§ **SUPPLIED RECORDS**
[src/hdl/arpc_pkg.sv]
// Package for the ARP cache with request retry.
// Holds table sizes, field widths, codes and the structs shared between the modules.
// No dependencies.
package arpc_pkg;

	// Table sizes.
	localparam int ENTRY_DEPTH   = 16;
	localparam int REQ_DEPTH     = 8;
	localparam int PENDING_DEPTH = 4;

	// Index and count widths derived from the sizes.
	localparam int EIDX_W = (ENTRY_DEPTH > 1) ? $clog2(ENTRY_DEPTH) : 1;
	localparam int ECNT_W = $clog2(ENTRY_DEPTH + 1);
	localparam int RIDX_W = (REQ_DEPTH > 1) ? $clog2(REQ_DEPTH) : 1;
	localparam int RCNT_W = $clog2(REQ_DEPTH + 1);
	localparam int PIDX_W = (PENDING_DEPTH > 1) ? $clog2(PENDING_DEPTH) : 1;
	localparam int PCNT_W = $clog2(PENDING_DEPTH + 1);

	// Configuration register indexes.
	localparam int CFG_IDX_W = 1;
	localparam logic [CFG_IDX_W-1:0] CFG_TIMEOUT   = 1'd0;
	localparam logic [CFG_IDX_W-1:0] CFG_MAX_SENDS = 1'd1;
	localparam logic [15:0] TIMEOUT_RESET   = 16'd30;
	localparam logic [2:0]  MAX_SENDS_RESET = 3'd5;

	// Operation codes of a request.
	localparam logic [2:0] OP_LOOKUP = 3'd0;
	localparam logic [2:0] OP_INSERT = 3'd1;
	localparam logic [2:0] OP_QUEUE  = 3'd2;
	localparam logic [2:0] OP_REMOVE = 3'd3;
	localparam logic [2:0] OP_TICK   = 3'd4;
	localparam logic [2:0] OP_CLEAR  = 3'd5;

	// Result kinds.
	typedef enum logic [3:0] {
		K_HIT      = 4'd0,
		K_MISS     = 4'd1,
		K_INSERTED = 4'd2,
		K_QUEUED   = 4'd3,
		K_REMOVED  = 4'd4,
		K_SEND     = 4'd5,
		K_UNREACH  = 4'd6,
		K_TICK     = 4'd7,
		K_CLEARED  = 4'd8,
		K_FULL     = 4'd9
	} kind_t;

	// Source of the result payload.
	typedef enum logic [2:0] {
		SRC_IN,
		SRC_HIT,
		SRC_REQ,
		SRC_PKT,
		SRC_ZERO
	} src_t;

	typedef struct packed {
		logic [2:0]  op;
		logic [31:0] ip_addr;
		logic [47:0] mac_addr;
		logic [15:0] packet_tag;
		logic [3:0]  iface_index;
	} in_item_t;

	typedef struct packed {
		kind_t       kind;
		logic [31:0] out_ip;
		logic [47:0] out_mac;
		logic [15:0] out_tag;
		logic [3:0]  out_iface;
		logic        pending_found;
		logic        last;
	} out_item_t;

	// Commands from the controller to the datapath.
	typedef struct packed {
		logic  cap;
		logic  cmp;
		logic  ins;
		logic  age_all;
		logic  drop_head;
		logic  clr;
		logic  q_add;
		logic  req_bump;
		logic  req_drop;
		logic  drop_walk;
		logic  w_clr;
		logic  w_inc;
		logic  p_clr;
		logic  p_inc;
		logic  emit;
		kind_t kind;
		src_t  src;
		logic  last;
		logic  pend;
	} cmd_t;

	// Status from the datapath to the controller.
	typedef struct packed {
		logic [2:0] op;
		logic       ent_hit;
		logic       ent_full;
		logic       req_hit;
		logic       q_full;
		logic       head_exp;
		logic       walk_end;
		logic       walk_retire;
		logic       note_end;
	} sts_t;

endpackage

[src/hdl/arpc_dp.sv]
// Datapath of the ARP cache: entry table, request table, match logic and result register.
// Depends on arpc_pkg.
module arpc_dp (
	input  logic                                clk,
	input  logic                                arst_n,
	input  arpc_pkg::cmd_t                      cmd,
	output arpc_pkg::sts_t                      sts,
	input  arpc_pkg::in_item_t                  request,
	input  logic                                cfg_we,
	input  logic [arpc_pkg::CFG_IDX_W-1:0]      cfg_index,
	input  logic [15:0]                         cfg_data,
	output arpc_pkg::out_item_t                 result,
	output logic                                result_strobe
);

	localparam int ED = arpc_pkg::ENTRY_DEPTH;
	localparam int RD = arpc_pkg::REQ_DEPTH;
	localparam int PD = arpc_pkg::PENDING_DEPTH;
	localparam int EIW = arpc_pkg::EIDX_W;
	localparam int ECW = arpc_pkg::ECNT_W;
	localparam int RIW = arpc_pkg::RIDX_W;
	localparam int RCW = arpc_pkg::RCNT_W;
	localparam int PIW = arpc_pkg::PIDX_W;
	localparam int PCW = arpc_pkg::PCNT_W;

	arpc_pkg::in_item_t  in_q;
	logic [31:0]         ent_ip_q  [ED];
	logic [47:0]         ent_mac_q [ED];
	logic [15:0]         ent_age_q [ED];
	logic [ECW-1:0]      ecnt_q;
	logic [31:0]         req_ip_q   [RD];
	logic [2:0]          req_sent_q [RD];
	logic [PCW-1:0]      req_pcnt_q [RD];
	logic [15:0]         pkt_tag_q   [RD][PD];
	logic [3:0]          pkt_iface_q [RD][PD];
	logic [RCW-1:0]      rcnt_q;
	logic [ED-1:0]       ent_match_q;
	logic [RD-1:0]       req_match_q;
	logic [RCW-1:0]      w_q;
	logic [PCW-1:0]      p_q;
	logic [15:0]         timeout_q;
	logic [2:0]          max_sends_q;
	arpc_pkg::out_item_t res_q;
	logic                strobe_q;

	logic [EIW-1:0]      ent_hidx;
	logic [RIW-1:0]      req_hidx;
	logic                req_hit;
	logic [RIW-1:0]      w_idx;
	logic [PIW-1:0]      p_idx;
	logic [RIW-1:0]      drop_pos;
	logic [RIW-1:0]      add_row;
	logic [PCW-1:0]      add_slot;
	arpc_pkg::out_item_t res_d;

	// First matching entry and request; the lowest index wins.
	always_comb begin
		ent_hidx = '0;
		for (int i = ED - 1; i >= 0; i--) begin
			if (ent_match_q[i]) begin
				ent_hidx = EIW'(i);
			end
		end
		req_hidx = '0;
		for (int i = RD - 1; i >= 0; i--) begin
			if (req_match_q[i]) begin
				req_hidx = RIW'(i);
			end
		end
	end

	assign req_hit  = |req_match_q;
	assign w_idx    = w_q[RIW-1:0];
	assign p_idx    = p_q[PIW-1:0];
	assign drop_pos = cmd.drop_walk ? w_idx : req_hidx;
	assign add_row  = req_hit ? req_hidx : rcnt_q[RIW-1:0];
	assign add_slot = req_hit ? req_pcnt_q[req_hidx] : '0;

	// Status toward the controller.
	always_comb begin
		sts.op          = in_q.op;
		sts.ent_hit     = |ent_match_q;
		sts.ent_full    = (ecnt_q == ECW'(ED));
		sts.req_hit     = req_hit;
		sts.q_full      = req_hit ? (req_pcnt_q[req_hidx] == PCW'(PD))
		                          : (rcnt_q == RCW'(RD));
		sts.head_exp    = (ecnt_q != '0) && (ent_age_q[0] > timeout_q);
		sts.walk_end    = (w_q == rcnt_q);
		sts.walk_retire = (req_sent_q[w_idx] >= max_sends_q);
		sts.note_end    = (p_q == req_pcnt_q[w_idx]);
	end

	// Result payload selection.
	always_comb begin
		res_d               = '0;
		res_d.kind          = cmd.kind;
		res_d.last          = cmd.last;
		res_d.pending_found = cmd.pend & req_hit;
		unique case (cmd.src)
			arpc_pkg::SRC_IN: begin
				res_d.out_ip = in_q.ip_addr;
			end
			arpc_pkg::SRC_HIT: begin
				res_d.out_ip  = in_q.ip_addr;
				res_d.out_mac = ent_mac_q[ent_hidx];
			end
			arpc_pkg::SRC_REQ: begin
				res_d.out_ip = req_ip_q[w_idx];
			end
			arpc_pkg::SRC_PKT: begin
				res_d.out_ip    = req_ip_q[w_idx];
				res_d.out_tag   = pkt_tag_q[w_idx][p_idx];
				res_d.out_iface = pkt_iface_q[w_idx][p_idx];
			end
			default: begin
				res_d.out_ip = '0;
			end
		endcase
	end

	// Counters, pointers, configuration and the result strobe.
	always_ff @(posedge clk or negedge arst_n) begin
		if (!arst_n) begin
			ecnt_q      <= '0;
			rcnt_q      <= '0;
			w_q         <= '0;
			p_q         <= '0;
			timeout_q   <= arpc_pkg::TIMEOUT_RESET;
			max_sends_q <= arpc_pkg::MAX_SENDS_RESET;
			strobe_q    <= 1'b0;
		end else begin
			if (cmd.clr) begin
				ecnt_q <= '0;
			end else if (cmd.ins) begin
				ecnt_q <= ecnt_q + 1'b1;
			end else if (cmd.drop_head) begin
				ecnt_q <= ecnt_q - 1'b1;
			end
			if (cmd.clr) begin
				rcnt_q <= '0;
			end else if (cmd.q_add && !req_hit) begin
				rcnt_q <= rcnt_q + 1'b1;
			end else if (cmd.req_drop) begin
				rcnt_q <= rcnt_q - 1'b1;
			end
			if (cmd.w_clr) begin
				w_q <= '0;
			end else if (cmd.w_inc) begin
				w_q <= w_q + 1'b1;
			end
			if (cmd.p_clr) begin
				p_q <= '0;
			end else if (cmd.p_inc) begin
				p_q <= p_q + 1'b1;
			end
			if (cfg_we) begin
				if (cfg_index == arpc_pkg::CFG_TIMEOUT) begin
					timeout_q <= cfg_data;
				end else if (cfg_index == arpc_pkg::CFG_MAX_SENDS) begin
					max_sends_q <= cfg_data[2:0];
				end
			end
			strobe_q <= cmd.emit;
		end
	end

	// Table contents, match vectors and the result payload.
	always_ff @(posedge clk) begin
		if (cmd.cap) begin
			in_q <= request;
		end
		if (cmd.cmp) begin
			for (int i = 0; i < ED; i++) begin
				ent_match_q[i] <= (ECW'(i) < ecnt_q) && (ent_ip_q[i] == in_q.ip_addr);
			end
			for (int i = 0; i < RD; i++) begin
				req_match_q[i] <= (RCW'(i) < rcnt_q) && (req_ip_q[i] == in_q.ip_addr);
			end
		end
		// Entry table: append, age, or drop the oldest entry at the head.
		if (cmd.ins) begin
			ent_ip_q[ecnt_q[EIW-1:0]]  <= in_q.ip_addr;
			ent_mac_q[ecnt_q[EIW-1:0]] <= in_q.mac_addr;
			ent_age_q[ecnt_q[EIW-1:0]] <= '0;
		end else if (cmd.age_all) begin
			for (int i = 0; i < ED; i++) begin
				if (ent_age_q[i] != '1) begin
					ent_age_q[i] <= ent_age_q[i] + 1'b1;
				end
			end
		end else if (cmd.drop_head) begin
			for (int i = 0; i + 1 < ED; i++) begin
				ent_ip_q[i]  <= ent_ip_q[i + 1];
				ent_mac_q[i] <= ent_mac_q[i + 1];
				ent_age_q[i] <= ent_age_q[i + 1];
			end
		end
		// Request table: add a packet, count a send, or close the gap of a dropped row.
		if (cmd.q_add) begin
			if (!req_hit) begin
				req_ip_q[add_row]   <= in_q.ip_addr;
				req_sent_q[add_row] <= '0;
			end
			pkt_tag_q[add_row][add_slot[PIW-1:0]]   <= in_q.packet_tag;
			pkt_iface_q[add_row][add_slot[PIW-1:0]] <= in_q.iface_index;
			req_pcnt_q[add_row] <= add_slot + 1'b1;
		end else if (cmd.req_bump) begin
			req_sent_q[w_idx] <= req_sent_q[w_idx] + 1'b1;
		end else if (cmd.req_drop) begin
			for (int j = 0; j + 1 < RD; j++) begin
				if (RIW'(j) >= drop_pos) begin
					req_ip_q[j]    <= req_ip_q[j + 1];
					req_sent_q[j]  <= req_sent_q[j + 1];
					req_pcnt_q[j]  <= req_pcnt_q[j + 1];
					pkt_tag_q[j]   <= pkt_tag_q[j + 1];
					pkt_iface_q[j] <= pkt_iface_q[j + 1];
				end
			end
		end
		if (cmd.emit) begin
			res_q <= res_d;
		end
	end

	assign result        = res_q;
	assign result_strobe = strobe_q;

`ifndef ASSERT_OFF
	// Table fill counts never pass the table sizes.
	a_ecnt_range: assert property (@(posedge clk) disable iff (!arst_n)
		ecnt_q <= ECW'(ED)) else $error("entry count out of range");
	a_rcnt_range: assert property (@(posedge clk) disable iff (!arst_n)
		rcnt_q <= RCW'(RD)) else $error("request count out of range");
	// Every emit command puts a result on the ports in the next cycle.
	a_emit_strobe: assert property (@(posedge clk) disable iff (!arst_n)
		cmd.emit |=> strobe_q) else $error("emitted result not strobed");
`endif

endmodule

[config.mk]
export PLATFORM = sky130hd
export DESIGN_NAME = arpc_dp
export DESIGN_NICKNAME = d
export VERILOG_FILES = /design/src/hdl/arpc_pkg.sv /design/src/hdl/arpc_dp.sv
export SDC_FILE = /design/constraint.sdc
export NUM_CORES = 2
export LEC_CHECK = 0
export BUFFER_PORTS_ARGS = -buffer_cell sky130_fd_sc_hd__buf_2
export CORE_MARGIN = 2
export CORE_UTILIZATION = 30
export CTS_CLUSTER_SIZE = 8
export DETAILED_ROUTE_END_ITERATION = 6
export GPL_ROUTABILITY_DRIVEN = 0
export SETUP_SLACK_MARGIN = 0.02
export SLEW_MARGIN = 20
export SYNTH_ARGS = -nofsm -noshare
export SYNTH_HDL_FRONTEND = slang
export SYNTH_SLANG_ARGS = --single-unit
[constraint.sdc]
create_clock -name clk -period 6.4 [get_ports clk]
set_input_delay 0.32 -clock clk [delete_from_list [all_inputs] [get_ports clk]]
set_output_delay 0.32 -clock clk [all_outputs]
set_load 0.05 [all_outputs]
==> After elaboration in Yosys (flattened, before gate mapping) <==
Memory sizes are Yosys's and may differ from the RTL's. A register that Yosys moved wholly into a read port is not among the register bits.
Index checks and enable logic that the tools add are counted.
Widths: inputs -> output; s select.
{ "word_totals": {"reg_bits": 221, "ramBits": 2480, "in_bits": 147, "output_inout_bits": 118, "wordCells": 411, "n_memories": 8} }
{ "classes": {"n_addsub": 24, "n_lt_le_gt_ge": 36, "n_eq_ne": 48, "muxes": 206, "n_bitwise": 19, "reduce_logical": 50} }
{ "memory_table": {"columns": ["name", "words", "width", "read_ports", "rd_ports_with_merged_regs", "wr", "line", "source"], "rows": [
  ["ent_mac_q", 16, 48, 16, 1, 15, "arpc_dp.sv:28", "logic [47:0] ent_mac_q [ED];"],
  ["ent_ip_q", 16, 32, 16, 0, 15, "arpc_dp.sv:27", "logic [31:0] ent_ip_q [ED];"],
  ["pkt_tag_q", 8, 64, 8, 0, 7, "arpc_dp.sv:34", "logic [15:0] pkt_tag_q [RD][PD];"],
  ["ent_age_q", 16, 16, 16, 0, 16, "arpc_dp.sv:29", "logic [15:0] ent_age_q [ED];"],
  ["req_ip_q", 8, 32, 9, 0, 7, "arpc_dp.sv:31", "logic [31:0] req_ip_q [RD];"],
  ["pkt_iface_q", 8, 16, 8, 0, 7, "arpc_dp.sv:35", "logic [3:0] pkt_iface_q [RD][PD];"],
  ["2 more memories", null, null, null, null, null, null, null]
]} }
{ "op_table": {"columns": ["op", "count"], "rows": [
  ["$eq 32x32->1", 24],
  ["$mux 16", 22],
  ["$add 16x1->16 const B", 16],
  ["$ne 16x16->1 const B", 16],
  ["$mux 64", 3],
  ["$mux 1", 121],
  ["$mux 4", 27],
  ["$mux 3", 22],
  ["$mux 32", 2],
  ["$pmux 32 s2", 1],
  ["$reduce_or 32->1", 2],
  ["$reduce_or 64->1", 1],
  ["$mux 48", 1],
  ["$reduce_or 16->1", 3],
  ["$reduce_or 48->1", 1],
  ["$lt 4x5->1 const A", 8],
  ["$bmux 16 s2", 1],
  ["$demux 16 s2", 1],
  ["$logic_and 1x1->1", 27],
  ["$lt 3x5->1 const A", 4],
  ["$gt 16x16->1", 1],
  ["$lt 3x4->1 const A", 4],
  ["$mux 5", 3],
  ["$or 1x1->1", 15],
  ["36 further kinds", 57]
]} }

==> Logic depth before layout (Yosys ltp) <==
{ "depth": {"word_depth": 17, "depth_mapped": 13, "ltp_nobuf": 12} }

==> Worst setup path before layout <==
No wires, ideal clock.
{ "synth_path": {"path_kind": "register to register", "start": "register req_match_q[0]", "end": "memory req_ip_q[3][0] (enable)", "t_arrival_ns": 4.455, "required_ns": 5.934, "setup_slack_ns": 1.480, "path_stages_with_launch": 8, "period_less_slack_ns": 4.920, "cell_sequence": "edfxtp_1 -> or4_4 -> o41ai_4 -> nor2_2 -> clkbuf_1 -> nor2_1 -> nand3_1 -> o21ai_0"} }
{ "synth_rtl": {"columns": ["element", "line", "source"], "rows": [
  ["start, declared", "arpc_dp.sv:38", "logic [RD-1:0] req_match_q;"],
  ["start signal, assigned by index", "arpc_dp.sv:177", "req_match_q[i] <= (RCW'(i) < rcnt_q) && (req_ip_q[i] == in_q.ip_addr);"],
  ["end, declared", "arpc_dp.sv:31", null]
]} }

==> summary.txt <==
outcome - complete, no violations
Netlist cell types - 67
post-synth net total - 10469
WL final - 407000 µm
largest net degree at the start of global routing - 231
ys async rst share - 1.31%
CTS tree - yes
commonest register cell after synthesis - edfxtp_1
pwr/cell area - 299 nW/µm²
DRT antenna net count - 0
CTS H-tree lvls - 5
utilization after layout - 34.8%
routed length per placed instance - 24.6 µm
static leakage - 57.5 nW
CTS Buf Count - 386
Yosys top cell by area - edfxtp_1
Seq/Total Area, Yosys - 61.6%
Post-Syn Area - 134000 µm²
fin. max-slew vios - 0
post-cts resize count - 0
slew margin rel. - 19.3%
met3 GRT Util - 2.41%
minimum clock period - 4840 ps
vias per inst - 5.24
WP data required - 6970 ps
Clock Tree Buf Depth - 4
die area - 451000 µm²
worst vdd rail ir drop - 0.220 mV
Iteration-0 DRC Markers - 8945
Clock Sinks - 2749
post-route setup TNS - 0 ps
Initial DRT Pass Iterations - 5
grt met1 use - 23.0%
port bufs - 264
initial core utilization - 30.1%
Avg Cell Area, Syn - 13.0 µm²
worst endpoint data arrival time - 5410 ps
Clock Latency Late Sink - 990 ps
Worst setup SP type - flop
GRT overflow - 0
Post-DP HPWL - 257000 µm
initial antenna violation count - 22
Ports - 265
GRT Util Overall - 17.4%
Die X-Extent - 671 µm
Post-synth top cells - edfxtp_1, a21o_1, nor2_1
share of layout cells above drive strength 1 - 14.0%
Final Hold Vio Count - 0
synth-to-layout area growth - 15.6%
Crit. End Element - flop
fin nets - 10774
Post-synth EDFFs - 2713
Synth Instances - 10273
# hold bufs at CTS - 192
fin crit share - 75.7%
Max FO, Critical Path - 73
most common cell in the netlist - edfxtp_1
unrepaired setup endpoints after global routing - no
max_cap viols - 0
Hold Crit Class - in2async
Max Clock Skew - 108 ps
core area - 444000 µm²
first-pass GRT wire length - 593000 µm
postcts setup bufs - 0
Ys Warns - 0
Worst-path clk slew - 50 ps
root buffer cell - clkbuf_16
Row Count - 245
ranking of synthesized cells by area - edfxtp_1, a21o_1, mux4_2
Worst-Margin Slew - 1180 ps
final instance area - 154000 µm²
final hold slack - 2.15 ps
endpoints failing setup - 0
placed cell areas - 142000 µm²
share of the synthesized area in the top cell type - 61.0%
Setup CP Type - reg2reg
vias in the first global route - 85827
fin worst setup slack - 1560 ps
met2 GRT Util - 29.2%
Post-route DRC - 0
worst slack at placement - 1660 ps
detailed-route via count - 86821
die height - 671 µm
#FFs+latches synth - 2749
reg2reg setup slack - 1560 ps
grt peak-use layer - met2
Max Freq - 207 MHz
## report_power, final
part           leakage, nW  total [W]  switching, W  internal (W)
Clock                 5.07     0.0186       0.00782        0.0108
Combinational         26.6    0.00575       0.00361       0.00214
Sequential            25.8     0.0219      0.000688        0.0212
## placed cells by master, fill, tap and decap left out, types with 106 or more instances in the layout
cell type      instances
a21o_1              1208
a21oi_1              723
buf_2                261
buf_4                192
clkbuf_16            390
dlygate4sd3_1        192
edfxtp_1            2713
inv_1                184
mux2_2               197
mux2i_1              312
mux4_2               266
nand2_1              578
nand3_1              106
nand4_1              184
nor2_1               814
nor4_1               122
o211ai_1             192
o21ai_0              283
xnor2_1              500
xor2_1               512
## per-layer routing
layer | up-vias | share of wire [%]
met5 | - | 0.0066
met4 | 4 | 3.7
met3 | 646 | 6.5
met2 | 3260 | 48
met1 | 44188 | 42
li1 | 38723 | -
## cells by family (layout without fill, tap and decap cells)
| family | after synthesis | after routing | synth area share, % |
|---|---|---|---|
| other | 0 | 9 | 0 |
| AO/OA/AOI/OAI | 2646 | 2646 | 13.0 |
| AND/OR/NAND/NOR | 2102 | 2102 | 7.13 |
| XOR/XNOR | 1012 | 1012 | 6.63 |
| multiplexers | 775 | 775 | 8.48 |
| adder cells (fa/ha/maj) | 49 | 49 | 0.459 |
| flip-flops | 2749 | 2749 | 61.6 |
| buffers and inverters | 940 | 1312 | 2.67 |
## per-stage QoR
step,instances,total power (W)
floorplan,10273,0.0257
global placement,15923,0.0278
detailed placement,15924,0.0278
CTS,16571,0.0466
global route,16575,0.0477
finish,16582,0.0462
## sequential cells by signal, summed over array words and instances (netlist names), 100 cells and up
signal	flops
ent_mac_q	768
ent_ip_q	512
pkt_tag_q	512
ent_age_q	256
req_ip_q	256
pkt_iface_q	128
result	106
in_q	100
## worst paths after layout
check / from / end / cells after the start
max: req_match_q[0] / pkt_tag_q[4][42] / 6
min: arst_n / p_q[0] / 2
max reg2reg: req_match_q[0] / pkt_tag_q[4][42] / 6
min reg2reg: in_q[26] / ent_mac_q[15][6] / 0
max in group asynchronous: arst_n / ecnt_q[3] / 2
min in group clk: request[34] / in_q[34] / 2
## final cells by class
class	instances	area, µm²
well taps	5928	7420
flip-flops and latches	2749	82400
clock inverters	35	526
multi-input cells	6584	48300
diodes	9	22.5
clock buffers	420	9870
repair buffers	672	5220
inverters	185	696
fillers	43290	290000
## critical path, stage by stage (launching register included)
cell and delay (ps):
edfxtp_1 500, or4_4 620, o41ai_4 510, nand2b_4 510
a221o_4 800, a21boi_1 1010, nor2_4 420
(Power assumes the default switching activity.)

§ **YOUR INSTRUCTIONS**
Beginning with the line holding "Iteration-0 DRC Markers - 8945" and ending with the line holding "GRT overflow - 0", write out the stretch of material above exactly; add no further lines.

§ **SOLUTION TO THE PROBLEM**
Iteration-0 DRC Markers - 8945
Clock Sinks - 2749
post-route setup TNS - 0 ps
Initial DRT Pass Iterations - 5
grt met1 use - 23.0%
port bufs - 264
initial core utilization - 30.1%
Avg Cell Area, Syn - 13.0 µm²
worst endpoint data arrival time - 5410 ps
Clock Latency Late Sink - 990 ps
Worst setup SP type - flop
GRT overflow - 0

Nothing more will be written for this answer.